Updated: Sep 14, 2019
By Teresa Goins
This is the second of a three-part article that represents the results of a small survey conducted at our church, with the help of a few members of our youth group. Twelve young people were interviewed with one two-fold question: What are the most troubling of issues for a young person today; and how does your involvement in church help you cope?
In June’s article, we concluded from the 12 interviewees* (who voiced a total of 25 responses) the four issues they considered the most distressing. They were (1) the demanding nature of school (at 44% of total answers); (2) bullying (24%); (3) fear of violence (12%); and (4) drugs and alcohol (8%). Three outlier responses (each representing 4% of total or one response each) were family money concerns, peer pressure, and suicide. This Part 2 article will report the interviewees’ answers to the second half of our question: How does your involvement in church help you cope with these issues?
The benefits our young people believe church affords them were reported in 20 responses: a personal relationship with God (35% of total answers); confidence and peace (20%); fellowship (15%); and instruction (15%); with three outlier benefits of intimate prayer, thanksgiving, and salvation (each representing 5% of total or one response each).
Two responses that characterized church as a haven for building ‘a personal relationship with God’ were: “Church is a peaceful place where I can talk to God and ask for help;” and “Church is where I go to God and know that He is there to help me behave positively.” Similarly, church was described as a benefactor of personal ‘confidence and peace’: “I am shy but can speak up [during Sunday School Reflection] because I know my granny is in the congregation;” “At church, I can think things through and get away from everything;” and most strikingly, “Church makes me relax, and I’m not as angry as I was before.”
According to our survey, church is a place of ‘fellowship’: “Church allows me to be with good friends that love me;” and “I talk about my problems in Sunday School and feel better.” Others surveyed are convinced they receive valuable ‘instruction’ within the church walls: “Church helps me learn to live a good and godly life;” “Lessons and scriptures help me solve my problems;” and ultimately, “Church teaches me right from wrong.”
One 14-year-old said the church helps her to cope through ‘prayer’: “At church, I pray for those that hurt me (because they need prayer, and I need to know why they do what they do).” The same interviewee stated that ‘thanksgiving’ helps to alleviate her stress: “When I’m at church, I remember and thank God for all the good things He has given me!”
However, of all the telling responses as to how church helps our youth cope, one stood out as the most profound and philosophical. It came from a teenager who said, in three simple words, “Church saves me.” Superficially, this response could be written off as nothing more than Christian colloquialism. Don’t we all know, young and old alike, that we can be saved at church, through a profession of faith? Yes; but when we delve deeper into this innocent response, we are reminded of a powerful, most enlightening truth about the message of the church.
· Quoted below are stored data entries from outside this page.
`config.mk`:
```
export PLATFORM = sky130hd
export DESIGN_NAME = irq_ack_seq
export DESIGN_NICKNAME = d
export VERILOG_FILES = /design/src/rtl/irq_ack_pkg.sv /design/src/rtl/irq_accept_gate.sv /design/src/rtl/ack_cycle_fsm.sv /design/src/rtl/refresh_counter.sv /design/src/rtl/vector_capture.sv /design/src/rtl/irq_ack_seq.sv
export SDC_FILE = /design/constraint.sdc
export NUM_CORES = 1
export LEC_CHECK = 0
export CAP_MARGIN = 20
export CELL_PAD_IN_SITES_DETAIL_PLACEMENT = 2
export CELL_PAD_IN_SITES_GLOBAL_PLACEMENT = 2
export CORE_MARGIN = 2
export CORE_UTILIZATION = 16
export DETAILED_ROUTE_END_ITERATION = 10
export HOLD_SLACK_MARGIN = 0.08
export MAX_ROUTING_LAYER = met4
export PLACE_DENSITY = 0.77
export REMOVE_ABC_BUFFERS = 1
export SYNTH_ARGS = -nofsm -noshare
export SYNTH_HDL_FRONTEND = slang
export SYNTH_SLANG_ARGS = --single-unit
```
`constraint.sdc`:
```
create_clock -name clk -period 1.6 [get_ports clk]
set_input_delay 0.32 -clock clk [delete_from_list [all_inputs] [get_ports clk]]
set_output_delay 0.32 -clock clk [all_outputs]
set_load 0.01 [all_outputs]
```
`src/rtl/irq_ack_pkg.sv`:
```
package irq_ack_pkg;

   typedef enum logic [2:0] {
      ST_IDLE = 3'd0,
      ST_T1   = 3'd1,
      ST_T2   = 3'd2,
      ST_TWA  = 3'd3,
      ST_TWX  = 3'd4,
      ST_T3   = 3'd5,
      ST_T4   = 3'd6
   } ack_state_t;

   typedef struct packed {
      logic m1;
      logic mreq;
      logic iorq;
      logic rd;
      logic rfsh;
   } bus_strobe_t;

endpackage

```
`src/rtl/irq_accept_gate.sv`:
```
module irq_accept_gate (
   input  logic clk,
   input  logic rst_n,
   input  logic idle,
   input  logic end_instr,
   input  logic int_req,
   input  logic busreq,
   input  logic ie_set,
   input  logic ie_clr,
   output logic take,
   output logic ie_flag
);

   assign take = idle & end_instr & int_req & ie_flag & ~busreq;

   always_ff @(posedge clk) begin
      if (!rst_n)
         ie_flag <= 1'b0;
      else if (take || ie_clr)
         ie_flag <= 1'b0;
      else if (ie_set)
         ie_flag <= 1'b1;
   end


   ie_drop_chk: assert property (@(posedge clk) disable iff (!rst_n)
      take |=> !ie_flag);


   busreq_block_chk: assert property (@(posedge clk) disable iff (!rst_n)
      busreq |-> !take);

endmodule

```
`src/rtl/ack_cycle_fsm.sv`:
```
module ack_cycle_fsm
   import irq_ack_pkg::*;
#(
   parameter int AUTO_WAITS = 2
) (
   input  logic       clk,
   input  logic       rst_n,
   input  logic       take,
   input  logic       wait_n,
   output ack_state_t state,
   output logic       latch_vec,
   output logic       rfsh_step
);

   localparam int CW = (AUTO_WAITS > 1) ? $clog2(AUTO_WAITS) : 1;
   localparam logic [CW-1:0] WLAST = CW'(AUTO_WAITS - 1);

   logic [CW-1:0] wcnt;
   logic          wlast;

   assign wlast     = (wcnt == WLAST);
   assign latch_vec = wait_n & (((state == ST_TWA) & wlast) | (state == ST_TWX));
   assign rfsh_step = (state == ST_T4);

   always_ff @(posedge clk) begin
      if (!rst_n) begin
         state <= ST_IDLE;
         wcnt  <= '0;
      end else begin
         case (state)
            ST_IDLE: if (take) state <= ST_T1;
            ST_T1:   state <= ST_T2;
            ST_T2: begin
               state <= ST_TWA;
               wcnt  <= '0;
            end
            ST_TWA: begin
               if (!wlast)
                  wcnt <= wcnt + 1'b1;
               else if (wait_n)
                  state <= ST_T3;
               else
                  state <= ST_TWX;
            end
            ST_TWX:  if (wait_n) state <= ST_T3;
            ST_T3:   state <= ST_T4;
            ST_T4:   state <= ST_IDLE;
            default: state <= ST_IDLE;
         endcase
      end
   end


   auto_wait_entry_chk: assert property (@(posedge clk) disable iff (!rst_n)
      (state == ST_T2) |=> (state == ST_TWA));


   hold_on_wait_chk: assert property (@(posedge clk) disable iff (!rst_n)
      (state == ST_TWX && !wait_n) |=> (state == ST_TWX));


   refresh_pair_chk: assert property (@(posedge clk) disable iff (!rst_n)
      (state == ST_T3) |=> (state == ST_T4));

endmodule

```
`src/rtl/refresh_counter.sv`:
```
module refresh_counter #(
   parameter int RFSH_W     = 8,
   parameter int RFSH_INC_W = 7
) (
   input  logic              clk,
   input  logic              rst_n,
   input  logic              load,
   input  logic [RFSH_W-1:0] load_val,
   input  logic              step,
   output logic [RFSH_W-1:0] cnt
);

   logic [RFSH_W-1:0] nxt;

   generate
      if (RFSH_INC_W == RFSH_W) begin : g_full
         assign nxt = cnt + 1'b1;
      end else begin : g_part
         logic [RFSH_INC_W-1:0] low_inc;
         assign low_inc = cnt[RFSH_INC_W-1:0] + 1'b1;
         assign nxt     = {cnt[RFSH_W-1:RFSH_INC_W], low_inc};


         top_bit_chk: assert property (@(posedge clk) disable iff (!rst_n)
            !load |=> $stable(cnt[RFSH_W-1]));
      end
   endgenerate

   always_ff @(posedge clk) begin
      if (!rst_n)
         cnt <= '0;
      else if (load)
         cnt <= load_val;
      else if (step)
         cnt <= nxt;
   end

endmodule

```
`src/rtl/vector_capture.sv`:
```
module vector_capture #(
   parameter int DATA_W = 8
) (
   input  logic              clk,
   input  logic              rst_n,
   input  logic              latch,
   input  logic [DATA_W-1:0] din,
   output logic [DATA_W-1:0] vec,
   output logic              valid
);

   always_ff @(posedge clk) begin
      if (!rst_n) begin
         vec   <= '0;
         valid <= 1'b0;
      end else begin
         valid <= latch;
         if (latch)
            vec <= din;
      end
   end


   valid_pulse_chk: assert property (@(posedge clk) disable iff (!rst_n)
      valid |=> !valid);

endmodule

```
`src/rtl/irq_ack_seq.sv`:
```
module irq_ack_seq
   import irq_ack_pkg::*;
#(
   parameter int ADDR_W     = 16,
   parameter int DATA_W     = 8,
   parameter int RFSH_W     = 8,
   parameter int RFSH_INC_W = 7,
   parameter int AUTO_WAITS = 2
) (
   input  logic                     clk,
   input  logic                     rst_n,
   input  logic                     end_instr,
   input  logic                     int_req,
   input  logic                     busreq,
   input  logic                     ie_set,
   input  logic                     ie_clr,
   input  logic [ADDR_W-1:0]        pc,
   input  logic                     wait_n,
   input  logic [DATA_W-1:0]        data_in,
   input  logic                     rfsh_load,
   input  logic [RFSH_W-1:0]        rfsh_load_val,
   input  logic [ADDR_W-RFSH_W-1:0] rfsh_page,
   output logic [ADDR_W-1:0]        addr,
   output logic                     bus_m1,
   output logic                     bus_mreq,
   output logic                     bus_iorq,
   output logic                     bus_rd,
   output logic                     bus_rfsh,
   output logic [DATA_W-1:0]        vec_out,
   output logic                     vec_valid,
   output logic                     ie_flag,
   output logic [RFSH_W-1:0]        rfsh_val
);

   generate
      if (AUTO_WAITS < 1) begin : g_bad_waits
         $error("AUTO_WAITS must be at least 1");
      end
      if (RFSH_INC_W < 1 || RFSH_INC_W > RFSH_W) begin : g_bad_inc
         $error("RFSH_INC_W must lie in 1..RFSH_W");
      end
      if (RFSH_W >= ADDR_W) begin : g_bad_rfsh
         $error("RFSH_W must be narrower than ADDR_W");
      end
   endgenerate

   ack_state_t  state;
   logic        take;
   logic        latch_vec;
   logic        rfsh_step;
   bus_strobe_t strb;

   irq_accept_gate u_gate (
      .clk       (clk),
      .rst_n     (rst_n),
      .idle      (state == ST_IDLE),
      .end_instr (end_instr),
      .int_req   (int_req),
      .busreq    (busreq),
      .ie_set    (ie_set),
      .ie_clr    (ie_clr),
      .take      (take),
      .ie_flag   (ie_flag)
   );

   ack_cycle_fsm #(.AUTO_WAITS(AUTO_WAITS)) u_fsm (
      .clk       (clk),
      .rst_n     (rst_n),
      .take      (take),
      .wait_n    (wait_n),
      .state     (state),
      .latch_vec (latch_vec),
      .rfsh_step (rfsh_step)
   );

   refresh_counter #(.RFSH_W(RFSH_W), .RFSH_INC_W(RFSH_INC_W)) u_rfsh (
      .clk      (clk),
      .rst_n    (rst_n),
      .load     (rfsh_load),
      .load_val (rfsh_load_val),
      .step     (rfsh_step),
      .cnt      (rfsh_val)
   );

   vector_capture #(.DATA_W(DATA_W)) u_vec (
      .clk   (clk),
      .rst_n (rst_n),
      .latch (latch_vec),
      .din   (data_in),
      .vec   (vec_out),
      .valid (vec_valid)
   );

   always_comb begin
      strb = '0;
      addr = pc;
      case (state)
         ST_T1, ST_T2:   strb.m1 = 1'b1;
         ST_TWA, ST_TWX: begin
            strb.m1   = 1'b1;
            strb.iorq = 1'b1;
         end
         ST_T3, ST_T4: begin
            strb.mreq = 1'b1;
            strb.rfsh = 1'b1;
            addr      = {rfsh_page, rfsh_val};
         end
         default: strb = '0;
      endcase
   end

   assign bus_m1   = strb.m1;
   assign bus_mreq = strb.mreq;
   assign bus_iorq = strb.iorq;
   assign bus_rd   = strb.rd;
   assign bus_rfsh = strb.rfsh;


   strobe_mutex_chk: assert property (@(posedge clk) disable iff (!rst_n)
      !(bus_mreq && bus_iorq));


   accept_cause_chk: assert property (@(posedge clk) disable iff (!rst_n)
      $rose(bus_m1) |-> ($past(end_instr) && $past(int_req) && !$past(busreq)));


   iorq_after_m1_chk: assert property (@(posedge clk) disable iff (!rst_n)
      $rose(bus_iorq) |-> $past(bus_m1));


   wait_to_rfsh_chk: assert property (@(posedge clk) disable iff (!rst_n)
      $fell(bus_iorq) |-> (bus_rfsh && vec_valid));

endmodule

```
==> out/results.txt, run 1 <==
Seq/Total Area, Yosys: 0.3534
Die ar.: 8511 sq um
clock latency at the later pin of the worst-skew pair: 0.27 ns
Distinct cells, synth: 30
count of buffers from port buffering: 86
Area growth syn-to-layout: 110.6%
Final HPWL DP: 3835 um
post-route minimum period: 1.900 ns
gr ovfl total: 0
Post-layout nets: 292
share of layout cells above drive strength 1: 0.3278
most common cell in the netlist: dfxtp_1
max-cap violations: 0
top cells by area, synth: dfxtp_1 (35%), mux2_2 (14%), mux2i_1 (8.0%)
cts bufs inserted: 3
grt met1 use: 0.1379
initial antenna violation count: 0
FP Rows: 32
Most used DFF post-synth: dfxtp_1
Final setup viols: 21
share of synthesized flip-flops with an asynchronous set or reset: 0
met2 Use GR: 0.2414
root buf cell: clkbuf_8
n_diodes: 0
Die X: 92.26 um
fmax: 0.5264 GHz
fin crit share: 1.187
Slew Viols, Final: 0
Via-to-Cell Ratio: 4.286
Synth warnings: 0
final hold viol count: 0
first-pass GRT wire length: 8638 um
area leader, netlist: dfxtp_1
mapped cell area: 1246 sq um
Data arrival, critical path: 1.58 ns
Cells after Synth: 140
CTS tree: done
global routing's busiest layer: met2
Yosys top cell area share: 0.3534
Post-route DRC: 0
final setup margin: -0.2995 ns
outcome: finished with violations
Syn Area/Cell: 8.901 sq um
vias in the first global route: 1656
critical path required time: 1.28 ns
worst vdd ir: 0.0003933 V
Core Region: 7647 sq um
Clock transition at path regs: 0.09 ns
largest net degree at the start of global routing: 31
Multi-input gate area: 815.8 sq um
Max clock buf depth: 2
I/O Pins: 88
DRT Pass-1 Iters: 4
Iteration-0 DRC Markers: 31
WHS: 0.4694 ns
number of synthesized flops with an enable pin: 0
GP Congestion: 0.7062
RSZ-0062 raised after global routing: true
Worst Setup Start Kind: flop
dpl ws: -0.3084 ns
# clock sinks: 22
Die Span Y: 92.26 um
final non-filler cell total: 343
Lkg Pwr: 1.066 nW
Hold Crit Class: flop to flop
most instantiated cells after synthesis: dfxtp_1 (22), nand2_1 (20), mux2_2 (16)
failing checks: negative setup slack
Clock Skew: 0.005244 ns
Crit. End Element: primary output
Initial Util: 0.1630
Reg area: 451.7 sq um
cell total after placement: 332
FILL cells: 810
critical path fanouts, max: 7
DR WL/cell: 15.96 um
met3 Resource Use GR: 0.03451
GRT Total Usage: 0.1298
Power Dens Cells: 602.4 nW/um^2
Routed WL: 5473 um
via count: 1470
post-route ant nets: 0
H-Tree Depth: 1
FF+latch count, synth: 22
crit path kind: flop to primary output
logic make-up after synthesis:
kind of cell / Yosys count / synth area share
simple gates: 44 / 0.1938
compound gates: 26 / 0.1265
mux: 26 / 0.2249
flops: 22 / 0.3534
buf+inv: 16 / 0.06024
xor+xnor: 4 / 0.02812
fa+ha+maj: 1 / 0.01004
other cells: 1 / 0.003009
final timing paths:
| kind | slack, ns | from | end | depth (start not counted) |
|---|---|---|---|---|
| worst min register to register | 0.47 | u_vec.vec[1]$_SDFFE_PN0P_ | u_vec.vec[1]$_SDFFE_PN0P_ | 2 |
| worst max-delay path | -0.30 | u_fsm.state[0]$_SDFFE_PN0P_ | addr[14] | 6 |
| worst max register to register | 0 | u_fsm.state[0]$_SDFFE_PN0P_ | u_vec.vec[4]$_SDFFE_PN0P_ | 6 |
| worst min-delay path | 0.47 | u_vec.vec[1]$_SDFFE_PN0P_ | u_vec.vec[1]$_SDFFE_PN0P_ | 2 |
worst max-delay path: stages, from the launching register on:
cell and delay (ns):
dfxtp_4 0.36, xor2_2 0.14, nand2_2 0.10, buf_12 0.15
buf_12 0.13, mux2_4 0.30, buf_6 0.13
where the power goes:
| part | internal [W] | total, W | switching [W] |
|---|---|---|---|
| clock network | 0.000335 | 0.000552 | 0.000217 |
| registers | 0.000572 | 0.000596 | 0.0000236 |
| logic | 0.000275 | 0.000434 | 0.000159 |
| total | 0.00118 | 0.00158 | 0.000399 |
layer usage:
| layer | wire [um] | vias to the layer above |
|---|---|---|
| met2 | 2782 | 71 |
| met4 | 23 | 0 |
| met5 | 0 | - |
| met3 | 417 | 2 |
| li1 | - | 692 |
| met1 | 2249 | 705 |
layout by cell type, fill, tap and decap left out, types with 2 or more instances in the layout:
cell type	count
nand4_1	2
buf_4	11
clkdlybuf4s50_1	65
xor2_1	2
clkbuf_8	3
nand4b_1	5
nor2_1	2
nand2_2	2
mux2_4	13
mux2i_1	9
mux2_2	3
a31oi_1	4
or3_1	4
o21ai_0	13
dfxtp_2	6
buf_6	24
nand2_1	18
a21oi_1	5
nand3b_1	2
inv_1	4
dfxtp_1	15
buf_12	5
a21boi_0	2
layout make-up:
class | count | area share
inverter | 5 | 0.01001
tap | 102 | 0.04862
clock inverter | 1 | 0.01144
clock buffer | 3 | 0.01573
timing repair buffer | 108 | 0.4314
sequential | 22 | 0.1721
multi-input combinational | 102 | 0.3108
stage by stage:
step	total power, W	setup TNS [ns]	util	instance area (sq um)
2_1_floorplan	0.0007180	-1.792	-	1190
3_5_place_dp	0.001008	-5.145	0.3045	2328
4_1_cts	0.001597	-4.999	0.3320	2539
6_report	0.001581	-4.562	0.3433	2625
3_3_place_gp	0.0009943	-4.903	0.3045	2328
5_1_grt	0.001674	-6.461	0.3433	2625
sequential cells by signal, summed over array words and instances, names as in the netlist:
signal,count
u_vec.valid,1
u_rfsh.cnt,8
u_vec.vec,8
u_fsm.wcnt,1
u_gate.ie_flag,1
u_fsm.state,3
repair_timing:
action | CTS | global route
endpoints found under the hold margin | 0 | 0
resized for setup | 116 | 26
gates cloned | 1 | 0
hold buffers | 0 | 0
setup buffers | 5 | 3
endpoints found under the setup margin | 23 | 29
pin swaps | 3 | 3
Power figures use the tool's default switching activity.
==> inputs of run 2 (changes only) <==
--- a/config.mk
+++ b/config.mk
@@ -9,12 +9,13 @@
 export CELL_PAD_IN_SITES_DETAIL_PLACEMENT = 2
 export CELL_PAD_IN_SITES_GLOBAL_PLACEMENT = 2
 export CORE_MARGIN = 2
-export CORE_UTILIZATION = 16
+export CORE_UTILIZATION = 17
 export DETAILED_ROUTE_END_ITERATION = 10
 export HOLD_SLACK_MARGIN = 0.08
 export MAX_ROUTING_LAYER = met4
-export PLACE_DENSITY = 0.77
+export PLACE_DENSITY = 0.78
 export REMOVE_ABC_BUFFERS = 1
 export SYNTH_ARGS = -nofsm -noshare
 export SYNTH_HDL_FRONTEND = slang
+export SYNTH_HIERARCHICAL = 1
 export SYNTH_SLANG_ARGS = --single-unit
==> out/results.txt, run 2 <==
DRT Pass-1 Iters: 2 (-2)
max-cap violations: 0 (unchanged)
Multi-input gate area: 804.5 sq um (-1.4%)
Area growth syn-to-layout: 94.86%
critical path required time: 1.28 ns (about the same)
FF+latch count, synth: 22 (unchanged)
Hold Crit Class: flop to flop
DR WL/cell: 13.91 um (-13%)
Final HPWL DP: 3590 um (-6.4%)
Switch Pwr: 0.0003605 W (-9.7%)
Cells after Synth: 132 (-5.7%)
met3 Resource Use GR: 0.02822 (-0.006295)
Seq/Total Area, Yosys: 0.3414 (-0.01200)
Hold Buf Count CTS: 0 (unchanged)
RSZ-0062 raised after global routing: true
CTS tree: done
Initial Util: 0.1769 (+0.01395)
number of synthesized flops with an enable pin: 0 (unchanged)
Comb pwr share: 0.286 (+0.012)
Worst Setup Start Kind: flop
most common cell in the netlist: dfxtp_1
share of synthesized flip-flops with an asynchronous set or reset: 0 (unchanged)
Post-Place Cell Area: 2375 sq um (+2.0%)
WHS: 0.5098 ns (+0.04047 ns)
Max clock buf depth: 2 (unchanged)
n_diodes: 0 (unchanged)
grt met1 use: 0.1287 (-0.009258)
count of buffers from port buffering: 86 (unchanged)
switch share: 0.2563 (+0.003806)
Core Region: 7292 sq um (-4.6%)
FF-to-FF setup slack: -0.02 ns (-0.02 ns)
Die ar.: 8301 sq um (-2.5%)
Most used DFF post-synth: dfxtp_1
Reg power frac: 0.419 (+0.042)
Final setup viols: 19 (-9.5%)
top cells by area, synth: dfxtp_1 (34%), mux2_4 (10%), mux2i_1 (8.5%)
Post-layout nets: 289 (-1.0%)
Pint: 0.001046 W (-11%)
Power Dens Cells: 559.6 nW/um^2 (-7.1%)
most common cell after layout, fill and taps aside: clkdlybuf4s50_1
failing checks: negative setup slack
met2 Use GR: 0.2185 (-0.02290)
largest net degree at the start of global routing: 13 (-58%)
Routed WL: 4686 um (-14%)
H-Tree Depth: 1 (unchanged)
I/O Pins: 88 (unchanged)
mapped cell area: 1290 sq um (+3.5%)
first-pass GRT wire length: 7576 um (-12%)
Via-to-Cell Ratio: 4.071 (-5.0%)
FP Rows: 31 (-3.1%)
leading cell types in the layout, fill and taps excluded: clkdlybuf4s50_1 (61), buf_6 (18), dfxtp_1 (18)
clock latency at the later pin of the worst-skew pair: 0.26 ns (about the same)
Syn Area/Cell: 9.773 sq um (+9.8%)
Die X: 91.11 um (-1.2%)
Reg area: 445.4 sq um (-1.4%)
FILL cells: 833 (+2.8%)
Post-route DRC: 0 (unchanged)
crit path kind: flop to primary output
setup_tns: -4.445 ns (+0.1172 ns)
GRT Total Usage: 0.1159 (-0.01392)
fin crit share: 1.216 (+0.02836)
final hold viol count: 0 (unchanged)
Die Span Y: 91.11 um (-1.2%)
post-route minimum period: 1.945 ns (+0.04537 ns)
root buf cell: clkbuf_8
most instantiated cells after synthesis: dfxtp_1 (22), nor2b_1 (12), mux2i_1 (11)
initial antenna violation count: 0 (unchanged)
global routing's busiest layer: met2
dpl ws: -0.3158 ns (-0.007475 ns)
gr ovfl total: 0 (unchanged)
Clock Skew: 0.001018 ns (-0.004226 ns)
Distinct cells, synth: 35 (+17%)
area leader, netlist: dfxtp_1
outcome: finished with violations
Crit. End Element: primary output
Synth warnings: 6 (+6)
Data arrival, critical path: 1.62 ns (+0.04 ns)
GP Congestion: 0.7090 (+0.40%)
Finished Cell Area: 2514 sq um (-4.2%)
via count: 1372 (-6.7%)
vias in the first global route: 1517 (-8.4%)
Lkg Pwr: 1.074 nW (+0.82%)
fmax: 0.5142 GHz (-2.3%)
biggest regs: u_rfsh/cnt: 8 flops, u_vec/vec: 8 flops, u_fsm/state: 3 flops
share of layout cells above drive strength 1: 0.3151 (-0.01267)
Clock transition at path regs: 0.09 ns (about the same)
Yosys top cell area share: 0.3414 (-0.01200)
critical path fanouts, max: 7 (unchanged)
# clock sinks: 22 (unchanged)
worst vdd ir: 0.0002305 V (-41%)
Slew Viols, Final: 0 (unchanged)
final setup margin: -0.3449 ns (-0.04537 ns)
clock share of power: 0.295 (-0.054)
post-route ant nets: 0 (unchanged)
cts bufs inserted: 3 (unchanged)
final core occ: 0.3447 (+0.001456)
Iteration-0 DRC Markers: 9 (-71%)
==> run 2: final cells by class <==
class / instances / share of cell area
inverter: 4 / 0.005973
timing repair buffer: 108 / 0.4256
sequential: 22 / 0.1772
clock buffer: 4 / 0.02190
multi-input combinational: 100 / 0.3201
tap: 99 / 0.04928
==> run 2: per-stage QoR <==
stage / std cells / total power, W
2_1_floorplan: 126 / 0.0007316
3_3_place_gp: 328 / 0.0009939
3_5_place_dp: 328 / 0.001004
4_1_cts: 338 / 0.001438
5_1_grt: 337 / 0.001494
6_report: 337 / 0.001407
==> run 2: cells by family after synthesis <==
family | Yosys count | share of synthesized area
buf+inv | 10 | 0.05236
simple gates | 43 | 0.1950
mux | 27 | 0.2512
xor+xnor | 6 | 0.04074
compound gates | 22 | 0.1067
flops | 22 | 0.3414
fa+ha+maj | 1 | 0.009698
other cells | 1 | 0.002907
==> run 2: power by group through the flow <==
stage                     registers (W)  clock network (W)  logic (W)
after global placement         0.000599                  0   0.000395
after global routing           0.000594           0.000463   0.000437
after CTS                      0.000590           0.000444   0.000404
after floorplan                0.000618                  0   0.000113
after detailed placement       0.000601                  0   0.000403
final                          0.000589           0.000416   0.000402
==> run 2: repair_timing <==
action / 4_1_cts / 5_1_grt
pin swaps: 2 / 0
setup buffers: 5 / 1
gates resized for setup: 107 / 7
gates cloned: 1 / 0
endpoints found under the setup margin: 26 / 30
==> run 2: worst max-delay path, stage by stage (launching register included) <==
cell     delay [ns]
dfxtp_2        0.34
xor2_1         0.18
nand2_2        0.13
buf_12         0.16
buf_4          0.13
mux2_4         0.29
buf_6          0.12
==> run 2: worst paths after layout <==
| kind | from | endpoint | depth (start not counted) |
|---|---|---|---|
| max | u_fsm/state[0]$_SDFFE_PN0P_ | addr[12] | 6 |
| min | u_gate/ie_flag$_SDFFE_PP0P_ | u_gate/ie_flag$_SDFFE_PP0P_ | 1 |
| max reg2reg | u_fsm/state[0]$_SDFFE_PN0P_ | u_fsm/state[0]$_SDFFE_PN0P_ | 7 |
| min reg2reg | u_gate/ie_flag$_SDFFE_PP0P_ | u_gate/ie_flag$_SDFFE_PP0P_ | 1 |
==> run 2: layer usage <==
metal / wire length, um / part of all wire / vias to the layer above
met5: 0 / 0 / -
met4: 0 / 0 / 0
met3: 272 / 0.058 / 0
met1: 1935 / 0.41 / 646
li1: - / - / 668
met2: 2478 / 0.53 / 58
We preach the salvation of God for ALL maladies of life – temptation, fear, anxiety, sickness, hopelessness, waywardness, distress, and need – and ALL His promises stand true! There is a way of escape when we are tempted (1 Corinthians 10:13); strength when we are afraid (Isaiah 41:10); peace to overcome anxiety (Philippians 4:13); healing when we are sick (Isaiah 53:5); expectation for renewed hope (Jeremiah 29:11); direction for waywardness (John 14:6); comfort in times of stress (Psalm 9:9); and provision for everything we need (Philippians 4:19). Our young interviewee believes that, through Christ, God promises to save us; and the infallible evidence is in 2 Corinthians 1:20: “For all the promises of God find their ‘Yes’ in Him …” Amen!
Stay tuned for our third and final youth survey article in next month’s newspaper. In Part 3, we will discuss the ways the church can better encourage and support her young people. In 1 Thessalonians 2:11, the Apostle Paul urged the early church to exhort, comfort, and charge each other, “as a father doth his children.” Shouldn’t we today, take note? Young people are undoubtedly God’s children, but they are also ours, in the faith.
* NOTE: All interviewees were between the ages of nine and 16. For more detailed demographics as to race, gender, and place of residence, see last month’s Part 1 article. As with any other careful survey, detailed demographics of individual interviewees, per each response, are kept confidential.